In contrast, there are still several limitations in this study. First, the methodological quality and reporting quality of LSR has not been considered in this study. Although the recently updated PRISMA 202094 statement claimed that it could be used for LSR, there were still some additional problems. Moreover, the commonly used methodological quality assessment tools AMSTAR 2 and ROBIS were not suitable for LSR.95,96 Second, this study did not identify the optimal search frequency, update frequency, and appropriate technological enablers.

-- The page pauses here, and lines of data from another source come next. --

$ cat config.mk
export PLATFORM = sky130hd
export DESIGN_NAME = utf8_stream_decoder_flat
export DESIGN_NICKNAME = d
export VERILOG_FILES = /design/src/hw/rtl/u8sd_pkg.sv /design/src/hw/rtl/u8sd_if.sv /design/src/hw/rtl/utf8_stream_decoder.sv /design/src/hw/rtl/u8sd_front.sv /design/src/hw/rtl/u8sd_queue.sv /design/src/hw/rtl/u8sd_back.sv /design/src/flat_wrapper.sv
export VERILOG_INCLUDE_DIRS = /design/src /design/src/hw/rtl
export SDC_FILE = /design/constraint.sdc
export NUM_CORES = 1
export LEC_CHECK = 0
export BUFFER_PORTS_ARGS = -buffer_cell sky130_fd_sc_hd__buf_4
export CELL_PAD_IN_SITES_DETAIL_PLACEMENT = 2
export CELL_PAD_IN_SITES_GLOBAL_PLACEMENT = 2
export CORE_ASPECT_RATIO = 0.75
export CORE_MARGIN = 1.5
export CORE_UTILIZATION = 41
export CTS_BUF_LIST = sky130_fd_sc_hd__clkbuf_16
export DETAILED_ROUTE_END_ITERATION = 16
export PLACE_DENSITY = 0.75
export SYNTH_ARGS = -nofsm -noshare
export SYNTH_HDL_FRONTEND = slang
export SYNTH_SLANG_ARGS = --single-unit
$ cat constraint.sdc
create_clock -name clk -period 6.75 [get_ports clk]
set_input_delay 1.0125 -clock clk [delete_from_list [all_inputs] [get_ports clk]]
set_output_delay 1.0125 -clock clk [all_outputs]
set_load 0.02 [all_outputs]
$ cat src/hw/rtl/utf8_stream_decoder_assert.svh
// Assertion macros for the UTF-8 stream decoder.
`ifndef UTF8_STREAM_DECODER_ASSERT_SVH
`define UTF8_STREAM_DECODER_ASSERT_SVH

`ifndef NO_ASSERTIONS

// same-cycle implication
`define U8SD_ASSERT_IMP(lbl, clk, rst_n, ante, cons) \
	lbl: assert property (@(posedge clk) disable iff (!rst_n) (ante) |-> (cons)) \
		else $error("utf8_stream_decoder: check failed");

// next-cycle implication
`define U8SD_ASSERT_NXT(lbl, clk, rst_n, ante, cons) \
	lbl: assert property (@(posedge clk) disable iff (!rst_n) (ante) |=> (cons)) \
		else $error("utf8_stream_decoder: check failed");

`else

`define U8SD_ASSERT_IMP(lbl, clk, rst_n, ante, cons)
`define U8SD_ASSERT_NXT(lbl, clk, rst_n, ante, cons)

`endif

`endif

$ cat src/hw/rtl/u8sd_pkg.sv
package u8sd_pkg;

	localparam int CP_W        = 21;
	localparam int LEN_W       = 3;
	localparam int MAX_RESULTS = 4;

	typedef enum logic [7:0] {
		PH_START = 8'b0000_0001,
		PH_LAST  = 8'b0000_0010,
		PH_3E0   = 8'b0000_0100,
		PH_3MID  = 8'b0000_1000,
		PH_3ED   = 8'b0001_0000,
		PH_4F0   = 8'b0010_0000,
		PH_4MID  = 8'b0100_0000,
		PH_4F4   = 8'b1000_0000
	} phase_t;

	typedef struct packed {
		logic [CP_W-1:0]  cp;
		logic [LEN_W-1:0] len;
	} ent_t;

	// all results caused by one input byte
	typedef struct packed {
		logic [2:0]                  cnt;
		ent_t [MAX_RESULTS-1:0]      ent;
	} rec_t;

endpackage

$ cat src/hw/rtl/u8sd_if.sv
interface u8sd_byte_if;
	logic       valid;
	logic       ready;
	logic [7:0] data_byte;

	modport source (output valid, output data_byte, input ready);
	modport sink   (input valid, input data_byte, output ready);
endinterface

interface u8sd_cp_if;
	logic        valid;
	logic        ready;
	logic [20:0] code_point;
	logic [2:0]  seq_length;
	logic        last_of_run;

	modport source (output valid, output code_point, output seq_length, output last_of_run,
		input ready);
	modport sink   (input valid, input code_point, input seq_length, input last_of_run,
		output ready);
endinterface

$ cat src/hw/rtl/utf8_stream_decoder.sv
// Path: an accepted byte's results are written into the queue, then the output register.
// Throughput: one byte per cycle while the queue is not full; one result per cycle leaves the
// output register unless decoded.ready stalls it; the queue buffers the extra results.
// Reset: arst_n asynchronously clears decode phase, held count, queue pointers and count,
// result index and output valid; no clearing pass, the block takes bytes right after reset.
module utf8_stream_decoder #(
	parameter int QUEUE_DEPTH = 2
) (
	input  logic        clk,
	input  logic        arst_n,
	u8sd_byte_if.sink   raw,
	u8sd_cp_if.source   decoded
);

	logic           push, full, pop, empty;
	u8sd_pkg::rec_t rec, head;

	u8sd_front u_front (
		.clk    (clk),
		.arst_n (arst_n),
		.raw    (raw),
		.push   (push),
		.rec    (rec),
		.q_full (full)
	);

	u8sd_queue #(
		.DEPTH (QUEUE_DEPTH)
	) u_queue (
		.clk    (clk),
		.arst_n (arst_n),
		.push   (push),
		.wr_rec (rec),
		.full   (full),
		.pop    (pop),
		.empty  (empty),
		.head   (head)
	);

	u8sd_back u_back (
		.clk     (clk),
		.arst_n  (arst_n),
		.empty   (empty),
		.head    (head),
		.pop     (pop),
		.decoded (decoded)
	);

endmodule

$ cat src/hw/rtl/u8sd_front.sv
`include "utf8_stream_decoder_assert.svh"

module u8sd_front (
	input  logic            clk,
	input  logic            arst_n,
	u8sd_byte_if.sink       raw,
	output logic            push,
	output u8sd_pkg::rec_t  rec,
	input  logic            q_full
);

	u8sd_pkg::phase_t phase_q, op_ph, nx_ph;
	logic [1:0]       held_cnt_q;
	logic [7:0]       held_q [2];
	logic [20:0]      pv_q, pv_new, op_val;
	logic [7:0]       lead_q;
	logic [2:0]       len_q, op_len, k;
	logic [7:0]       b, lo, hi;
	logic             accept, in_rng, fb, tl_emit;
	u8sd_pkg::ent_t   tl;

	assign b         = raw.data_byte;
	assign raw.ready = !q_full;
	assign accept    = raw.valid && raw.ready;
	assign pv_new    = {pv_q[14:0], b[5:0]};

	// continuation window per phase
	always_comb begin
		lo    = 8'hFF;
		hi    = 8'h00;
		nx_ph = u8sd_pkg::PH_START;
		case (phase_q)
			u8sd_pkg::PH_LAST: begin lo = 8'h80; hi = 8'hBF; nx_ph = u8sd_pkg::PH_START; end
			u8sd_pkg::PH_3E0:  begin lo = 8'hA0; hi = 8'hBF; nx_ph = u8sd_pkg::PH_LAST;  end
			u8sd_pkg::PH_3MID: begin lo = 8'h80; hi = 8'hBF; nx_ph = u8sd_pkg::PH_LAST;  end
			u8sd_pkg::PH_3ED:  begin lo = 8'h80; hi = 8'h9F; nx_ph = u8sd_pkg::PH_LAST;  end
			u8sd_pkg::PH_4F0:  begin lo = 8'h90; hi = 8'hBF; nx_ph = u8sd_pkg::PH_3MID;  end
			u8sd_pkg::PH_4MID: begin lo = 8'h80; hi = 8'hBF; nx_ph = u8sd_pkg::PH_3MID;  end
			u8sd_pkg::PH_4F4:  begin lo = 8'h80; hi = 8'h8F; nx_ph = u8sd_pkg::PH_3MID;  end
			default: begin lo = 8'hFF; hi = 8'h00; nx_ph = u8sd_pkg::PH_START; end
		endcase
	end

	assign in_rng = (phase_q != u8sd_pkg::PH_START) && (b >= lo) && (b <= hi);
	assign fb     = (phase_q != u8sd_pkg::PH_START) && !in_rng;
	assign k      = fb ? (3'd1 + {1'b0, held_cnt_q}) : 3'd0;

	// lead byte classification
	always_comb begin
		tl_emit = 1'b0;
		tl.cp   = {13'd0, b};
		tl.len  = 3'd1;
		op_val  = '0;
		op_len  = 3'd0;
		op_ph   = u8sd_pkg::PH_START;
		case (b) inside
			[8'h00:8'hC1]: begin
				tl_emit = 1'b1;
				tl.len  = (b != 8'h00) ? 3'd1 : 3'd0;
			end
			[8'hC2:8'hDF]: begin
				op_val = {16'd0, b[4:0]}; op_len = 3'd2; op_ph = u8sd_pkg::PH_LAST;
			end
			8'hE0: begin
				op_val = {17'd0, b[3:0]}; op_len = 3'd3; op_ph = u8sd_pkg::PH_3E0;
			end
			[8'hE1:8'hEC], 8'hEE, 8'hEF: begin
				op_val = {17'd0, b[3:0]}; op_len = 3'd3; op_ph = u8sd_pkg::PH_3MID;
			end
			8'hED: begin
				op_val = {17'd0, b[3:0]}; op_len = 3'd3; op_ph = u8sd_pkg::PH_3ED;
			end
			8'hF0: begin
				op_val = {18'd0, b[2:0]}; op_len = 3'd4; op_ph = u8sd_pkg::PH_4F0;
			end
			[8'hF1:8'hF3]: begin
				op_val = {18'd0, b[2:0]}; op_len = 3'd4; op_ph = u8sd_pkg::PH_4MID;
			end
			8'hF4: begin
				op_val = {18'd0, b[2:0]}; op_len = 3'd4; op_ph = u8sd_pkg::PH_4F4;
			end
			default: tl_emit = 1'b1;
		endcase
	end

	// result record for this beat
	always_comb begin
		rec.ent[0].cp  = {13'd0, lead_q};
		rec.ent[0].len = 3'd1;
		rec.ent[1].cp  = {13'd0, held_q[0]};
		rec.ent[1].len = 3'd1;
		rec.ent[2].cp  = {13'd0, held_q[1]};
		rec.ent[2].len = 3'd1;
		rec.ent[3]     = '0;
		for (int i = 0; i < u8sd_pkg::MAX_RESULTS; i++) begin
			if (tl_emit && (k == 3'(i)))
				rec.ent[i] = tl;
		end
		if (in_rng) begin
			rec.cnt        = (phase_q == u8sd_pkg::PH_LAST) ? 3'd1 : 3'd0;
			rec.ent[0].cp  = pv_new;
			rec.ent[0].len = len_q;
		end else begin
			rec.cnt = k + {2'b00, tl_emit};
		end
	end

	assign push = accept && (rec.cnt != 3'd0);

	always_ff @(posedge clk or negedge arst_n) begin
		if (!arst_n) begin
			phase_q    <= u8sd_pkg::PH_START;
			held_cnt_q <= 2'd0;
		end else if (accept) begin
			if (in_rng) begin
				phase_q <= nx_ph;
				if (phase_q == u8sd_pkg::PH_LAST)
					held_cnt_q <= 2'd0;
				else if (held_cnt_q != 2'd2)
					held_cnt_q <= held_cnt_q + 2'd1;
			end else begin
				held_cnt_q <= 2'd0;
				phase_q    <= tl_emit ? u8sd_pkg::PH_START : op_ph;
			end
		end
	end

	always_ff @(posedge clk) begin
		if (accept) begin
			if (in_rng) begin
				pv_q <= pv_new;
				if (phase_q != u8sd_pkg::PH_LAST && held_cnt_q != 2'd2)
					held_q[held_cnt_q[0]] <= b;
			end else if (!tl_emit) begin
				lead_q <= b;
				pv_q   <= op_val;
				len_q  <= op_len;
			end
		end
	end

	`U8SD_ASSERT_IMP(a_held_open, clk, arst_n, held_cnt_q != 2'd0, phase_q != u8sd_pkg::PH_START)

endmodule

$ cat src/hw/rtl/u8sd_queue.sv
`include "utf8_stream_decoder_assert.svh"

module u8sd_queue #(
	parameter int DEPTH = 2
) (
	input  logic            clk,
	input  logic            arst_n,
	input  logic            push,
	input  u8sd_pkg::rec_t  wr_rec,
	output logic            full,
	input  logic            pop,
	output logic            empty,
	output u8sd_pkg::rec_t  head
);

	localparam int PW = (DEPTH > 1) ? $clog2(DEPTH) : 1;
	localparam int CW = $clog2(DEPTH + 1);

	u8sd_pkg::rec_t  mem_q [DEPTH];
	logic [PW-1:0]   wr_ptr_q, rd_ptr_q;
	logic [CW-1:0]   count_q;

	assign full  = (count_q == CW'(DEPTH));
	assign empty = (count_q == '0);
	assign head  = mem_q[rd_ptr_q];

	always_ff @(posedge clk or negedge arst_n) begin
		if (!arst_n) begin
			wr_ptr_q <= '0;
			rd_ptr_q <= '0;
			count_q  <= '0;
		end else begin
			if (push)
				wr_ptr_q <= (wr_ptr_q == PW'(DEPTH - 1)) ? '0 : wr_ptr_q + 1'b1;
			if (pop)
				rd_ptr_q <= (rd_ptr_q == PW'(DEPTH - 1)) ? '0 : rd_ptr_q + 1'b1;
			if (push && !pop)
				count_q <= count_q + 1'b1;
			else if (pop && !push)
				count_q <= count_q - 1'b1;
		end
	end

	always_ff @(posedge clk) begin
		if (push)
			mem_q[wr_ptr_q] <= wr_rec;
	end

	`U8SD_ASSERT_IMP(a_no_underrun, clk, arst_n, pop, count_q != '0)
	`U8SD_ASSERT_NXT(a_count_up, clk, arst_n, push && !pop, count_q == $past(count_q) + 1'b1)

endmodule

$ cat src/hw/rtl/u8sd_back.sv
`include "utf8_stream_decoder_assert.svh"

module u8sd_back (
	input  logic            clk,
	input  logic            arst_n,
	input  logic            empty,
	input  u8sd_pkg::rec_t  head,
	output logic            pop,
	u8sd_cp_if.source       decoded
);

	logic [1:0]  idx_q;
	logic        valid_q, last_q, load, is_last;
	logic [20:0] cp_q;
	logic [2:0]  len_q;

	assign load    = !empty && (!valid_q || decoded.ready);
	assign is_last = (({1'b0, idx_q} + 3'd1) == head.cnt);
	assign pop     = load && is_last;

	always_ff @(posedge clk or negedge arst_n) begin
		if (!arst_n) begin
			valid_q <= 1'b0;
			idx_q   <= 2'd0;
		end else begin
			if (load)
				valid_q <= 1'b1;
			else if (decoded.ready)
				valid_q <= 1'b0;
			if (load)
				idx_q <= is_last ? 2'd0 : idx_q + 2'd1;
		end
	end

	always_ff @(posedge clk) begin
		if (load) begin
			cp_q   <= head.ent[idx_q].cp;
			len_q  <= head.ent[idx_q].len;
			last_q <= is_last;
		end
	end

	assign decoded.valid       = valid_q;
	assign decoded.code_point  = cp_q;
	assign decoded.seq_length  = len_q;
	assign decoded.last_of_run = last_q;

	`U8SD_ASSERT_IMP(a_term_alone, clk, arst_n, valid_q && len_q == 3'd0, cp_q == '0 && last_q)
	`U8SD_ASSERT_IMP(a_multi_last, clk, arst_n, valid_q && len_q > 3'd1, last_q)

endmodule
$ cat src/flat_wrapper.sv
// flat-port wrapper written by rule: the top's interface ports become plain ports
module utf8_stream_decoder_flat 
#(
	parameter int QUEUE_DEPTH = 2
)
  (clk, arst_n, raw_valid, raw_data_byte, raw_ready, decoded_valid, decoded_code_point, decoded_seq_length, decoded_last_of_run, decoded_ready);
  u8sd_byte_if raw_i ();
  u8sd_cp_if decoded_i ();
  input  logic clk;
  input  logic arst_n;
  input wire logic [$bits(raw_i.valid)-1:0] raw_valid;
  input wire logic [$bits(raw_i.data_byte)-1:0] raw_data_byte;
  output wire logic [$bits(raw_i.ready)-1:0] raw_ready;
  output wire logic [$bits(decoded_i.valid)-1:0] decoded_valid;
  output wire logic [$bits(decoded_i.code_point)-1:0] decoded_code_point;
  output wire logic [$bits(decoded_i.seq_length)-1:0] decoded_seq_length;
  output wire logic [$bits(decoded_i.last_of_run)-1:0] decoded_last_of_run;
  input wire logic [$bits(decoded_i.ready)-1:0] decoded_ready;
  assign raw_i.valid = raw_valid;
  assign raw_i.data_byte = raw_data_byte;
  assign raw_ready = raw_i.ready;
  assign decoded_valid = decoded_i.valid;
  assign decoded_code_point = decoded_i.code_point;
  assign decoded_seq_length = decoded_i.seq_length;
  assign decoded_last_of_run = decoded_i.last_of_run;
  assign decoded_i.ready = decoded_ready;
  utf8_stream_decoder #(.QUEUE_DEPTH(QUEUE_DEPTH)) u_core (.clk(clk), .arst_n(arst_n), .raw(raw_i), .decoded(decoded_i));
endmodule
==> results.md, run 1 <==
* # DRC at 0
* Die ar. at 21840 um^2
* Most used DFF post-synth: edfxtp_1
* Outcome: completed
* Gr usage total at 21.45%
* Worst path cell trace: or3_1 -> mux2_2 -> o22ai_1 -> nand2b_1 -> a221oi_1 -> inv_1 -> ha_1 -> and4b_1 -> nand4_1 -> and2_1 -> a222oi_1 -> buf_4 -> nor3_1 -> ha_1 -> xnor2_1 -> or3_1 -> o211a_1 -> and2_2 -> buf_12
* Number of global-route vias before repair at 5391
* Slew Viols, Final at 0
* Crit Path Category: register to register
* CP Max Fanout at 40
* Worst-Skew Late Latency at 0.44 ns
* CP Capture Type: register
* Synth area leaders: edfxtp_1 61%, mux4_2 4.7%, dfrtp_1 4.7%, mux2_2 3.1%, ha_1 2.8%
* Clock Sinks at between 150 and 200
* Initial core utilization at 42.15%
* Die extent in x at 170.1 um
* Max-cap violation count at 0
* Crit-path max cell delay at 0.47 ns
* Leak Pwr at 3.570 nW
* Ant diodes at 0
* Largest net degree at the start of global routing at 43
* Initial antenna violation count at 0
* Hold bufs inserted after CTS at 0
* Fin crit period at 5.952 ns
* Routed via count at 4980
* Clock slew at reported path FFs at 0.08 ns
* First-pass GRT wire length at 33800 um
* Synthesis-to-layout area growth at 13.37%
* Die Height at 128.4 um
* Ys Warns at 0
* Root buffer cell: clkbuf_16
* DR WL/cell at 24.86 um
* Slew headroom at between 10% and 20%
* Setup violators final at 0
* H-tree Lvls at 4
* CTS tree: done
* Setup tns final at 0 ns
* Post-CTS setup buffers at 0
* Final wirelength at 22080 um
* Grt total ovfl at 0
* Cells after synthesis at 566
* Clock Skew at 0.01869 ns
* CTS buffer count at 17
* Most frequent cells in the layout: 175 x edfxtp_1, 44 x buf_4, 39 x nor2_1
* Worst Hold Slack at 0.4559 ns
* Actual slew at the worst max-slew pin at ~1.2 ns
* Post-DR vias/cell at 5.608
* Starting DRT DRC Count at about 400
* EDFF count, synth at 175
* Fin crit share at 88.18%
* Antenna-violating nets left at 0
* Buffers on Ports at 38
* Synthesis-stage register bit count at 192
* Worst EP required at 6.91 ns
* RSZ-0062 raised after global routing: no
* Peak Freq at 168.0 MHz
* Share of layout cells above drive strength 1 at 23.43%
* Worst vdd ir at ~0.00016 V
* Avg Inst Size Synth at 15.18 um^2
* Pwr dens at 416.8 nW/um^2
* Gpl congestion at 0.8196
* Most common library cell in the layout ignoring fill and taps: edfxtp_1
* Sequential fraction of the synthesis area at 66.14%
* Maximum buffer depth of the clock tree at 2
* Critical Path AT at slightly above 6 ns
* Core Area at 20380 um^2
* Post-CTS sizing at 0
* Final Hold Fails at 0
* Hold Path Class: input pin to async pin
* Startpoint types: register
* Final net count at between 600 and 700
* Distinct cells, synth at 63
* Final worst-path setup slack at 0.7977 ns
* DP HPWL at between 10000 and 15000 um
* Post-synth top area share at 61.17%
* Leading area contributor after synthesis: edfxtp_1
* Asr flop ratio synth at 8.854%
* Mapped Area at 8591 um^2
* CP max stage cell: dfrtp_1
* Syn_nets at 597
* Worst slack, placed at between 0.8 and 0.9 ns
* Std cell rows at 45
* Router iterations before antenna repair at 5
* I/O pins at 39
-- report_power, final --
group | total, mW | internal [mW] | switching (mW)
Clock | 0.998 | 0.498 | 0.500
Sequential | 1.83 | 1.67 | 0.160
Combinational | 1.23 | 0.507 | 0.725
Total | 4.06 | 2.67 | 1.38
-- metal layers --
metal | vias to the layer above | GRT usage, % | routed length (um)
li1 | 2226 | - | -
met5 | - | 0 | 0
met2 | 90 | 36.09 | 11050
met1 | 2646 | 28.69 | 10070
met4 | 0 | 6.195 | 271
met3 | 18 | 3.906 | 684
-- kinds of logic (layout without fill, tap and decap cells) --
kind of cell             Yosys count  after routing  share of synthesized area (%)
adder cells (fa/ha/maj)           19             19                          2.767
XOR/XNOR                          12             12                          1.223
AO/OA/AOI/OAI                     59             59                          4.602
flip-flops                       192            192                          66.14
buffers and inverters             47             87                          2.549
multiplexers                      74             74                          12.09
AND/OR/NAND/NOR                  163            163                          10.63
-- cell usage after synthesis (4+ instances only) --
cell type / number
edfxtp_1: 175
nor2_1: 39
and3_1: 27
nand2_1: 26
mux2_2: 24
clkbuf_1: 22
mux2i_1: 22
ha_1: 19
mux4_2: 18
o21ai_0: 18
dfrtp_1: 16
and2_1: 14
a21oi_1: 12
inv_1: 9
mux2_4: 8
buf_2: 7
nand3_1: 7
xor2_1: 7
nor2b_1: 6
nor3_1: 6
nand2b_1: 5
xnor2_1: 5
a31oi_1: 4
buf_1: 4
buf_6: 4
or3_1: 4
-- state kept, by name, summed over array words and instances, names as in the netlist, 2 cells and up --
| register | count |
|---|---|
| u_core.u_front.phase_q | 8 |
| u_core.u_front.held_cnt_q | 2 |
| u_core.u_front.len_q | 3 |
| u_core.u_front.lead_q | 8 |
| u_core.u_front.held_q | 16 |
| u_core.u_back.decoded.code_point | 21 |
| u_core.u_back.idx_q | 2 |
| u_core.u_back.decoded.seq_length | 3 |
| u_core.u_queue.mem_q | 108 |
| u_core.u_queue.count_q | 2 |
| u_core.u_front.pv_q | 15 |
-- critical path: cells and delay by family, from the launching register on --
family                     cells  cell delay (ns)
muxes                          1             0.28
buffers and inverters          3             0.91
and+or+nand+nor                8             1.93
adders and majority gates      2             0.65
DFF                            1             0.47
AOI/OAI and AO/OA              4             1.22
xor gates and xnor gates       1             0.15
-- stage by stage --
stage	instance area (um^2)	utilization, %	cells	power [mW]
floorplan	8593	-	566	2.617
finish	9739	47.78	888	4.060
global route	9739	47.78	888	4.241
CTS	9739	47.78	888	4.109
detailed placement	9139	44.84	856	3.097
global placement	9139	44.84	856	2.979
-- path summary, 6_finish.rpt --
check	startpoint	end	slack (ns)	cells after the start
hold reg to reg	u_core.u_back.decoded.valid$_DFFE_PN0P_	u_core.u_back.decoded.valid$_DFFE_PN0P_	0.55	2
max in group asynchronous	arst_n	u_core.u_front.phase_q[0]$_DFFE_PN1P_	6.01	1
setup reg to reg	u_core.u_front.phase_q[2]$_DFFE_PN0P_	u_core.u_queue.mem_q[1][17]$_DFFE_PP_	0.80	19
hold / removal	arst_n	u_core.u_back.decoded.valid$_DFFE_PN0P_	0.46	1
setup / recovery	u_core.u_front.phase_q[2]$_DFFE_PN0P_	u_core.u_queue.mem_q[1][17]$_DFFE_PP_	0.80	19
min in group clk	u_core.u_back.decoded.valid$_DFFE_PN0P_	u_core.u_back.decoded.valid$_DFFE_PN0P_	0.55	2
-- layout make-up --
cell class,instances,area [um^2]
clock inverter,15,175.2
timing repair buffer,46,370.4
tap,282,352.8
fill,1928,10640
sequential,192,5683
inverter,9,33.78
multi-input combinational,327,2699
clock buffer,17,425.4
(Power assumes the default switching activity.)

In the future, we could focus on developing appropriate PRISMA for LSR and exploring suitable search frequency, update frequency, and more available technological enablers, which may improve the quality of LSR.

Conclusion

LSRs are high-quality, up-to-date online summaries of health research, updated as new research becomes available,7 and enabled by improved production efficiency. Transparent reporting of changes in methodology between review updates is essential. And transparent reporting is needed to avoid biases in the review process. But most of the LSRs for COVID-19 were incomplete in reporting on the “living” process. This could reduce the confidence of health-care providers and policy makers in the results of COVID-19 LSRs, thereby hindering the translation of evidence on COVID-19 LSR into clinical practice. The results of this work not only provide an evidential foundation for PRISMA for the LSR development team, but also make recommendations for further applications of LSR under COVID-19.